### TASK ITEM
Count every line in the entries that follow where the word "group" appears, then state only the total.

### DATA TO USE
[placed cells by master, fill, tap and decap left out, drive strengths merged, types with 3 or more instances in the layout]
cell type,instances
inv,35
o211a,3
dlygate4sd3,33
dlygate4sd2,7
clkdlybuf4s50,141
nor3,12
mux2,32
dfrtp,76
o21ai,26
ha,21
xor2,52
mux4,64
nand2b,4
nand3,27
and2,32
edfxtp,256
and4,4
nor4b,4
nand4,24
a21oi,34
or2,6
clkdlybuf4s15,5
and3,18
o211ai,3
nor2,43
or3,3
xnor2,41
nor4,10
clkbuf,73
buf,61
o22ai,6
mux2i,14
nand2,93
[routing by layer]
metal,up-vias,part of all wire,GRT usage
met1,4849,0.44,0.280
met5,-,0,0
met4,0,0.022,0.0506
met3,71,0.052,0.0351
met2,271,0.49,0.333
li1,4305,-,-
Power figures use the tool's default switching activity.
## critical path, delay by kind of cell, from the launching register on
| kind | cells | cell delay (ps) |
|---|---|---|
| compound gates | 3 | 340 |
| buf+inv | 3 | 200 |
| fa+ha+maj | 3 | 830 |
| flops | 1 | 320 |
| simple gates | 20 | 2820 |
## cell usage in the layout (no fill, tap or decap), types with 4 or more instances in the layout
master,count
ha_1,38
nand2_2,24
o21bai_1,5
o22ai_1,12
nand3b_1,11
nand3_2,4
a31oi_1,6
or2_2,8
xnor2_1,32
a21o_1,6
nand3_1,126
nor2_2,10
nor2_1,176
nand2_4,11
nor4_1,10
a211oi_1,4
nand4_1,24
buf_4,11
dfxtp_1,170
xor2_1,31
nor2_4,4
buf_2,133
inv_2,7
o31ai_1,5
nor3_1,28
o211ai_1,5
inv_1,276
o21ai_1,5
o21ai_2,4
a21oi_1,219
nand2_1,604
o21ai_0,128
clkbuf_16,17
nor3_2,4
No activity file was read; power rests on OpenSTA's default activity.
==> src/rtl/uart_pkg.sv <==
// Shared types and divisor helpers for the UART echo responder.
// Line-rate constants are derived from clock and baud parameters.
package uart_pkg;

  localparam int OS_RATE = 16;

  typedef enum logic [2:0] {
    RX_IDLE,
    RX_START,
    RX_DATA,
    RX_STOP,
    RX_BREAK
  } rx_state_t;

  typedef enum logic [1:0] {
    TX_IDLE,
    TX_START,
    TX_DATA,
    TX_STOP
  } tx_state_t;

  function automatic int os_div(
    input int clk_hz,
    input int baud
  );
    return clk_hz / (baud * OS_RATE);
  endfunction

  function automatic int cpb(
    input int clk_hz,
    input int baud
  );
    return clk_hz / baud;
  endfunction

endpackage

==> src/rtl/uart_resp_fifo.sv <==
// Synchronous response FIFO; a push while full only lands
// when a pop frees the slot in the same cycle.
module uart_resp_fifo #(
  parameter int DEPTH = 4,
  parameter int W     = 8
) (
  input  logic                   clk,
  input  logic                   rst_n,
  input  logic                   i_push,
  input  logic [W-1:0]           i_din,
  input  logic                   i_pop,
  output logic [W-1:0]           o_dout,
  output logic                   o_full,
  output logic                   o_empty,
  output logic [$clog2(DEPTH):0] o_level
);

  localparam int AW = $clog2(DEPTH);
  localparam int LW = AW + 1;

  logic [W-1:0]  r_mem [DEPTH];
  logic [AW-1:0] r_wr;
  logic [AW-1:0] r_rd;
  logic [LW-1:0] r_level;
  logic          w_do_push;
  logic          w_do_pop;

  assign o_full    = (r_level == LW'(DEPTH));
  assign o_empty   = (r_level == '0);
  assign o_level   = r_level;
  assign o_dout    = r_mem[r_rd];
  assign w_do_pop  = i_pop && !o_empty;
  assign w_do_push = i_push && (!o_full || w_do_pop);

  always_ff @(posedge clk) begin
    if (w_do_push) r_mem[r_wr] <= i_din;
  end

  always_ff @(posedge clk or negedge rst_n) begin
    if (!rst_n) begin
      r_wr    <= '0;
      r_rd    <= '0;
      r_level <= '0;
    end else begin
      if (w_do_push) r_wr <= r_wr + AW'(1);
      if (w_do_pop)  r_rd <= r_rd + AW'(1);
      if (w_do_push && !w_do_pop)
        r_level <= r_level + LW'(1);
      else if (w_do_pop && !w_do_push)
        r_level <= r_level - LW'(1);
    end
  end

endmodule
`src/rtl/npu_act_wr_arbiter_pkg.sv`:
```
// Shared constants and helpers for the activation write-back arbiter and its round-robin core.
`ifndef LOG2_ACT_ADDR_WIDTH
`define LOG2_ACT_ADDR_WIDTH 10
`endif

`ifndef NPU_FLAT_W
`define NPU_FLAT_W(n, w) ((n) * (w))
`endif

package npu_act_wr_arbiter_pkg;

  localparam int LOG2_ACT_ADDR_WIDTH   = `LOG2_ACT_ADDR_WIDTH;
  localparam int ACT_MEM_DEPTH_DEFAULT = 2 ** LOG2_ACT_ADDR_WIDTH;

  // Index width that stays legal for a single requester.
  function automatic int idx_width(input int n);
    return (n > 1) ? $clog2(n) : 1;
  endfunction

endpackage

```
`src/rtl/npu_act_wr_arbiter_rr.sv`:
```
// Combinational round-robin priority search: lowest requester at or above ptr, else lowest overall.
module npu_rr_arbiter
  import npu_act_wr_arbiter_pkg::*;
#(
  parameter int  N  = 8,
  localparam int IW = idx_width(N)
) (
  input  logic [N-1:0]  req,
  input  logic [IW-1:0] ptr,
  output logic          grant_vld,
  output logic [IW-1:0] grant_idx
);

  logic [N-1:0] masked;

  always_comb begin
    for (int i = 0; i < N; i++) begin
      masked[i] = req[i] && (i >= int'(ptr));
    end
  end

  // The masked search overrides the unmasked one, which only matters when we wrap past N-1.
  always_comb begin
    grant_vld = |req;
    grant_idx = '0;
    for (int i = N - 1; i >= 0; i--) begin
      if (req[i]) grant_idx = IW'(i);
    end
    for (int i = N - 1; i >= 0; i--) begin
      if (masked[i]) grant_idx = IW'(i);
    end
  end

endmodule

```
`src/rtl/npu_act_wr_arbiter.sv`:
```
// Round-robin write-back arbiter from the neuron array into the activation memory.
// Optional bounds check on write addresses: define NPU_ACT_WR_BOUNDS_CHK_EN.
module npu_act_wr_arbiter
  import npu_act_wr_arbiter_pkg::*;
#(
  parameter int NUM_NEURONS   = 8,
  parameter int ADDR_WIDTH    = LOG2_ACT_ADDR_WIDTH,
  parameter int DATA_WIDTH    = 8,
  parameter int ACT_MEM_DEPTH = 2 ** ADDR_WIDTH,
  parameter int CNT_WIDTH     = 16
) (
  input  logic                                          clk,
  input  logic                                          rst,
  input  logic [NUM_NEURONS-1:0]                        hw_mem_wr,
  input  logic [`NPU_FLAT_W(NUM_NEURONS, ADDR_WIDTH)-1:0] hw_mem_wr_addr,
  input  logic [`NPU_FLAT_W(NUM_NEURONS, DATA_WIDTH)-1:0] hw_mem_wr_data,
  output logic [NUM_NEURONS-1:0]                        hw_mem_wr_ack_p,
  output logic                                          act_mem_we,
  output logic [ADDR_WIDTH-1:0]                         act_mem_addr,
  output logic [DATA_WIDTH-1:0]                         act_mem_wdata,
  input  logic                                          wr_cnt_clr,
  output logic [CNT_WIDTH-1:0]                          wr_cnt,
  output logic                                          arb_idle,
  output logic                                          wr_oob_err
);

  localparam int IW = idx_width(NUM_NEURONS);

`ifdef NPU_ACT_WR_BOUNDS_CHK_EN
  localparam bit CHK_EN = 1'b1;
`else
  localparam bit CHK_EN = 1'b0;
`endif

  logic [NUM_NEURONS-1:0] eligible;
  logic [NUM_NEURONS-1:0] ack_next;
  logic                   grant_vld;
  logic [IW-1:0]          grant_idx;
  logic [IW-1:0]          ptr;
  logic [ADDR_WIDTH-1:0]  sel_addr;
  logic [DATA_WIDTH-1:0]  sel_data;
  logic                   addr_ok;

  // A neuron being acked this cycle still shows its request, so it is masked out here.
  assign eligible = hw_mem_wr & ~hw_mem_wr_ack_p;

  npu_rr_arbiter #(.N(NUM_NEURONS)) u_rr (
    .req       (eligible),
    .ptr       (ptr),
    .grant_vld (grant_vld),
    .grant_idx (grant_idx)
  );

  assign sel_addr = hw_mem_wr_addr[grant_idx * ADDR_WIDTH +: ADDR_WIDTH];
  assign sel_data = hw_mem_wr_data[grant_idx * DATA_WIDTH +: DATA_WIDTH];
  assign addr_ok  = !CHK_EN || (longint'(sel_addr) < longint'(ACT_MEM_DEPTH));

  always_comb begin
    ack_next = '0;
    if (grant_vld) ack_next[grant_idx] = 1'b1;
  end

  // Out-of-range grants are still acked so the neuron never hangs; only the memory write is dropped.
  always_ff @(posedge clk) begin
    if (rst) begin
      ptr             <= '0;
      hw_mem_wr_ack_p <= '0;
      act_mem_we      <= 1'b0;
      act_mem_addr    <= '0;
      act_mem_wdata   <= '0;
    end else begin
      hw_mem_wr_ack_p <= ack_next;
      act_mem_we      <= grant_vld && addr_ok;
      if (grant_vld) begin
        act_mem_addr  <= sel_addr;
        act_mem_wdata <= sel_data;
        ptr           <= (grant_idx == IW'(NUM_NEURONS - 1)) ? '0 : grant_idx + 1'b1;
      end
    end
  end

  // A clear coinciding with a committed write still counts that write.
  always_ff @(posedge clk) begin
    if (rst) begin
      wr_cnt <= '0;
    end else if (wr_cnt_clr) begin
      wr_cnt <= act_mem_we ? CNT_WIDTH'(1) : '0;
    end else if (act_mem_we && !(&wr_cnt)) begin
      wr_cnt <= wr_cnt + 1'b1;
    end
  end

  assign arb_idle = ~|hw_mem_wr & ~act_mem_we;

`ifdef NPU_ACT_WR_BOUNDS_CHK_EN
  logic oob_q;

  always_ff @(posedge clk) begin
    if (rst) begin
      oob_q <= 1'b0;
    end else if (grant_vld && !addr_ok) begin
      oob_q <= 1'b1;
    end
  end

  assign wr_oob_err = oob_q;
`else
  assign wr_oob_err = 1'b0;
`endif

endmodule
```
`config.mk`:
```
export PLATFORM = sky130hd
export DESIGN_NAME = npu_act_wr_arbiter
export DESIGN_NICKNAME = d
export VERILOG_FILES = /design/src/rtl/npu_act_wr_arbiter_pkg.sv /design/src/rtl/npu_act_wr_arbiter_rr.sv /design/src/rtl/npu_act_wr_arbiter.sv
export SDC_FILE = /design/constraint.sdc
export NUM_CORES = 1
export LEC_CHECK = 0
export ABC_AREA = 1
export CORE_UTILIZATION = 35
export DETAILED_ROUTE_END_ITERATION = 6
export PLACE_DENSITY = 0.78
export SLEW_MARGIN = 25
export SYNTH_ARGS = -nofsm -noshare
export SYNTH_HDL_FRONTEND = slang
export SYNTH_HIERARCHICAL = 1
export SYNTH_SLANG_ARGS = --single-unit
```
`constraint.sdc`:
```
create_clock -name clk -period 2.55 [get_ports clk]
set_clock_uncertainty 0.2 [all_clocks]
set_input_delay 0.3825 -clock clk [delete_from_list [all_inputs] [get_ports clk]]
set_output_delay 0.3825 -clock clk [all_outputs]
set_load 0.01 [all_outputs]
```
# Word level (Yosys, flattened, before mapping)
# Cells that the tools add are included.
# op_classes
n_addsub	2
n_mul	1
n_lt_le_gt_ge	9
n_eq_ne	1
shifts	2
muxes	21
n_bitwise	5
n_reduce_logical	16
# op_table
op	count
variable part select 80 x 8 -> 10 bit	1
variable part select 64 x 7 -> 8 bit	1
2-to-1 mux 3 bit	16
2-to-1 mux 16 bit	2
adder 16 x 1 -> 16 bit (second input constant)	1
AND reduction 16 bit	1
OR reduction 8 bit	2
>= comparator 3 bit (first input constant)	3
logical AND 1 bit	9
AND 8 bit	1
NOT 8 bit	1
>= comparator 1 x 3 -> 1 bit (first input constant)	2
>= comparator 2 x 3 -> 1 bit (first input constant)	2
multiplier 3 x 3 -> 6 bit (second input constant)	1
< comparator 3 x 4 -> 1 bit (second input constant)	1
adder 3 x 1 -> 3 bit (second input constant)	1
demux 1 bit (select 3 bit)	1
equality test 3 bit (second input constant)	1
>= comparator 3 x 1 -> 1 bit (second input constant)	1
logical NOT 1 bit	2
2-to-1 mux 1 bit	2
NOT 1 bit	2
nonzero test 2 bit	1
OR reduction 2 bit	1
AND 1 bit	1
# totals
register_bits	46
input_bits	155
out_inout_bits	45
word_cells	63

# Logic depth before layout (Yosys ltp)
# logic_depth
ltp_word	21
mapped_depth	21
ltp_nobuf	20

# Hierarchy
# Netlist, hierarchy kept.
# by_module_without_submodules
module	n_inst	cells_per_inst	area_each_um2	seq_area_each_um2
npu_act_wr_arbiter	1	548	3199.3	920.9
npu_rr_arbiter	1	53	230.2	0.0

# Worst setup path after synthesis
# Ideal clock, no wire load.
# synth_timing
path_type	input port to flip-flop
start	in hw_mem_wr[4]
end	reg act_mem_addr[7]
setup_time_ns	0.064
arrival_ns	2.252
required_time_ns	2.286
setup_slack_ns	0.034
stages	13
path_buffers	1
cell_sequence	inv_1 > nor2_1 > nor3_1 > o21ai_0 > nor2_1 > nor3_1 > inv_1 > nor2_4 > buf_1 > o21ai_0 > o21ai_0 > nor2_1 > nor2_1
# synth_between
elab_chain_len	16
elab_cells_between_ends	18
cone_classes	1 x mul; 1 x shift; 13 x mux; 1 x bitwise; 2 x reduce/logical
# synth_rtl
item	line_no	rtl
start, declared	npu_act_wr_arbiter.sv:14	input logic [NUM_NEURONS-1:0] hw_mem_wr,
AND 8 bit *	npu_act_wr_arbiter.sv:45	assign eligible = hw_mem_wr & ~hw_mem_wr_ack_p;
named net eligible[4]	npu_act_wr_arbiter.sv:35	logic [NUM_NEURONS-1:0] eligible;
2-to-1 mux 3 bit (5 in a row)	npu_act_wr_arbiter_rr.sv:27	if (req[i]) grant_idx = IW'(i);
2-to-1 mux 3 bit (3 in a row)	npu_act_wr_arbiter_rr.sv:30	if (masked[i]) grant_idx = IW'(i);
2-to-1 mux 3 bit * (5 in a row)	npu_act_wr_arbiter_rr.sv:30	
named net grant_idx[2]	npu_act_wr_arbiter.sv:38	logic [IW-1:0] grant_idx;
multiplier 3 x 3 -> 6 bit *	npu_act_wr_arbiter.sv:54	assign sel_addr = hw_mem_wr_addr[grant_idx * ADDR_WIDTH +: ADDR_WIDTH];
variable part select 80 x 8 -> 10 bit *	npu_act_wr_arbiter.sv:54	
end signal, assigned	npu_act_wr_arbiter.sv:75	act_mem_addr <= sel_addr;
end, declared	npu_act_wr_arbiter.sv:19	output logic [ADDR_WIDTH-1:0] act_mem_addr,
# Mark *: on every way through the listed nets, which the timed path passes. The rest lies on a longest branch.
# A chain may end at the register's enable or synchronous reset.

# Worst setup path after layout
# layout_timing
start	in hw_mem_wr[7]
end	reg act_mem_wdata[4]
# layout_between
elab_chain_len	10
elab_cells_between_ends	11
cone_classes	1 x shift; 8 x mux; 1 x bitwise; 1 x reduce/logical
# layout_rtl
item	line_no	rtl
AND 8 bit	npu_act_wr_arbiter.sv:45	
named net eligible[7]	npu_act_wr_arbiter.sv:35	
2-to-1 mux 3 bit (8 in a row)	npu_act_wr_arbiter_rr.sv:30	
named net grant_idx[0]	npu_act_wr_arbiter.sv:38	
variable part select 64 x 7 -> 8 bit	npu_act_wr_arbiter.sv:55	assign sel_data = hw_mem_wr_data[grant_idx * DATA_WIDTH +: DATA_WIDTH];
end signal, assigned	npu_act_wr_arbiter.sv:76	act_mem_wdata <= sel_data;
end, declared	npu_act_wr_arbiter.sv:20	output logic [DATA_WIDTH-1:0] act_mem_wdata,
# The timed path passes the listed nets, and every way through them passes these cells.

==> summary.md <==
| Metric | Value |
|---|---|
| Status | finished, violations left |
| Failing checks | setup timing |
| Syn avg cell area | 5.71 um^2 |
| Setup TNS | -10.3 ps |
| Syn_nets | 759 |
| FP Rows | 35 |
| Drt first pass iters | 5 |
| Synth top area cells | dfxtp_1, nor2_1, o21ai_0 |
| First-pass GRT wire length | 24,200 um |
| Placer Congestion | 0.947 |
| CTS tree | built |
| H-tree levels | 2 |
| CTS Root Cell | clkbuf_8 |
| Cell taking the most area after synthesis | dfxtp_1 |
| Initial Util | 36.6% |
| Congestion Overflow GR | 0 |
| Slew HR | 48.8% |
| Final Slew Violations | 0 |
| RSZ-0062 raised after global routing | true |
| Largest net degree at the start of global routing | 37 |
| WHS | 316 ps |
| P per Cell Area | 1070 mW/mm^2 |
| Post-layout min period | 2560 ps |
| Die X | 101 um |
| Commonest non-fill, non-tap cell in the layout | clkdlybuf4s50_1 |
| Most frequent cells in the layout | clkdlybuf4s50_1, nor2_1, o21ai_0 |
| Clock Path Buffers | 2 |
| CP arrival | 2560 ps |
| Final Cell Area | 0.00656 mm^2 |
| Layout Nets | 997 |
| Clock tree sinks | 46 |
| Final Cycle Share | 100% |
| Flops & latches, synth | 46 |
| Top achievable clock speed | 391 MHz |
| Area Growth Syn to Fin | 91.3% |
| Cell count after synthesis | 601 |
| DRC | 0 |
| Critical Path RT | 2550 ps |
| Compound-gate portion of the synthesized area | 24.0% |
| Post-synth cell types | 31 |
| Placed cell area | 0.00586 mm^2 |
| Vias per inst | 5.32 |
| Antenna-violating nets left | 0 |
| Register area share after synthesis | 26.9% |
| Core area | 0.00937 mm^2 |
| Pre-CTS setup slack | -591 ps |
| Largest family of logic cells by synthesized area | simple AND/OR/NAND/NOR gates |
| Tightest Pin Transition | 767 ps |
| Leak Pwr | 2.67 nW |
| Synthesized area | 0.00343 mm^2 |
| Clock latency on the worst-skew pair | 300 ps |
| Detailed Place HPWL | 11,800 um |
| Worst setup SP type | input port |
| Setup violators final | 2 |
| Drt wl/cell | 16.9 um |
| Final worst slack | -9.51 ps |
| GRT Total Usage | 30.8% |
| MaxCap Viol Count | 0 |
| XOR/XNOR Fraction of Synth Area | 1.28% |
| Top cell type's share of synthesized area | 26.9% |
| Post-Route WL | 16,400 um |
| Synth Area in Simple Gates | 38.1% |
| Endpoints failing hold | 0 |
| Crit. End Element | flop |
| Tot Pwr | 7.00 mW |
| Mux cell area share after synthesis | 0% |
| Die H | 101 um |
| Crit Path Max Fanout | 7 |
| Hold WC Path Type | flop to flop |
| Num ports | 200 |
| Num CTS Buffers | 5 |
| Synthesis Warnings | 6 |
| Port bufs | 198 |
| Routed via count | 5,161 |
| Initial antenna violation count | 1 |
| Synth Area in Adders | 1.09% |
| Reg clk slew, reported paths | 90 ps |
| Worst VDD drop | 0.000598 V |
| FF-to-FF setup slack | 40 ps |
| DR iter-0 viols | 313 |
| Layout cells sized above 1 | 16.4% |
| Vias in the first global route | 4,918 |
| Die Footprint | 0.0102 mm^2 |
| WS Path Type | input port to flop |
==> final timing paths <==
kind,startpoint,endpoint,cells after the start
worst max register to register,hw_mem_wr_ack_p[4]$_SDFF_PP0_,act_mem_wdata[4]$_SDFFE_PP0P_,21
worst min register to register,act_mem_addr[1]$_SDFFE_PP0P_,act_mem_addr[1]$_SDFFE_PP0P_,2
worst min-delay path,act_mem_addr[1]$_SDFFE_PP0P_,act_mem_addr[1]$_SDFFE_PP0P_,2
worst max-delay path,hw_mem_wr[7],act_mem_wdata[4]$_SDFFE_PP0P_,18
==> sequential cells by signal (all words and copies together), names as in the netlist <==
| register | count |
|---|---|
| act_mem_we | 1 |
| wr_cnt | 16 |
| hw_mem_wr_ack_p | 8 |
| ptr | 3 |
| act_mem_addr | 10 |
| act_mem_wdata | 8 |
==> layer usage <==
metal / track usage [%] / part of all wire (%) / vias to the layer above
met2: 53.8 / 48 / 304
met4: 13.6 / 4.1 / 0
li1: - / - / 2448
met1: 37.2 / 40 / 2355
met5: 0 / 0 / -
met3: 4.92 / 8.0 / 54
==> kinds of logic after synthesis <==
group	count (synthesis)
flops	46
other cells	1
compound gates	150
buf+inv	74
simple gates	322
xor+xnor	5
fa+ha+maj	3
==> worst max-delay path, stage by stage <==
cell and delay (ps):
clkdlybuf4s50_1 450, inv_1 50, nor2_2 130, a21oi_1 80, nand2_1 90, nand2_2 70
nand2_2 70, nand2_2 70, a21oi_4 180, buf_12 170, inv_12 60, buf_8 130
nor2_4 110, nor2_2 50, o21ai_1 80, o211ai_1 150, nor2_1 140, nor2_1 50
==> synth_stat cells <==
| cell type | count |
|---|---|
| o21ai_0 | 104 |
| o21bai_1 | 2 |
| buf_6 | 1 |
| conb_1 | 1 |
| o21ai_4 | 1 |
| clkbuf_1 | 19 |
| nand2_1 | 71 |
| inv_1 | 40 |
| nand4_1 | 7 |
| inv_2 | 3 |
| nand2_2 | 2 |
| buf_2 | 5 |
| nor2_2 | 2 |
| a21oi_2 | 1 |
| o31ai_1 | 1 |
| nor3_1 | 6 |
| buf_1 | 4 |
| ha_1 | 3 |
| xor2_1 | 5 |
| nand3b_1 | 1 |
| a21boi_0 | 1 |
| o211ai_1 | 17 |
| nor2_4 | 2 |
| dfxtp_1 | 46 |
| o21ai_2 | 1 |
| o21ai_1 | 10 |
| a21oi_1 | 12 |
| clkinv_1 | 1 |
| nor2_1 | 196 |
| nand3_1 | 35 |
| buf_4 | 1 |
==> final cells by class <==
cell class | count | area, um^2
fill | 737 | 2810
timing repair buffer | 260 | 2740
multi-input combinational | 481 | 2400
sequential | 46 | 928
inverter | 44 | 180
tap | 129 | 161
clock buffer | 6 | 82.6
clock inverter | 2 | 60.1
timing repair inverter | 1 | 6.26
antenna | 1 | 2.50
==> stage by stage <==
stage               util [%]  instances
floorplan                  -        601
global placement        62.5        939
detailed placement      62.5        939
CTS                     66.7        958
global route            70.0        969
finish                  70.0        970
==> report_power, final <==
group	internal [mW]	total [mW]	leakage, nW	switching [mW]
logic	2.58	5.27	2.22	2.69
registers	0.906	1.05	0.380	0.139
clock network	0.418	0.687	0.0714	0.268
total	3.91	7.00	2.67	3.09
==> timing repair <==
action / in CTS / in global routing
hold buffers: 0 / 0
pin swaps: 16 / 45
endpoints found under the setup margin: 22 / 25
setup buffers: 7 / 9
resized for setup: 52 / 81
hold endpoints to repair: 0 / 0
cloned: 4 / 4
Power figures use the tool's default switching activity.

### RESULT FOR THIS EXERCISE
2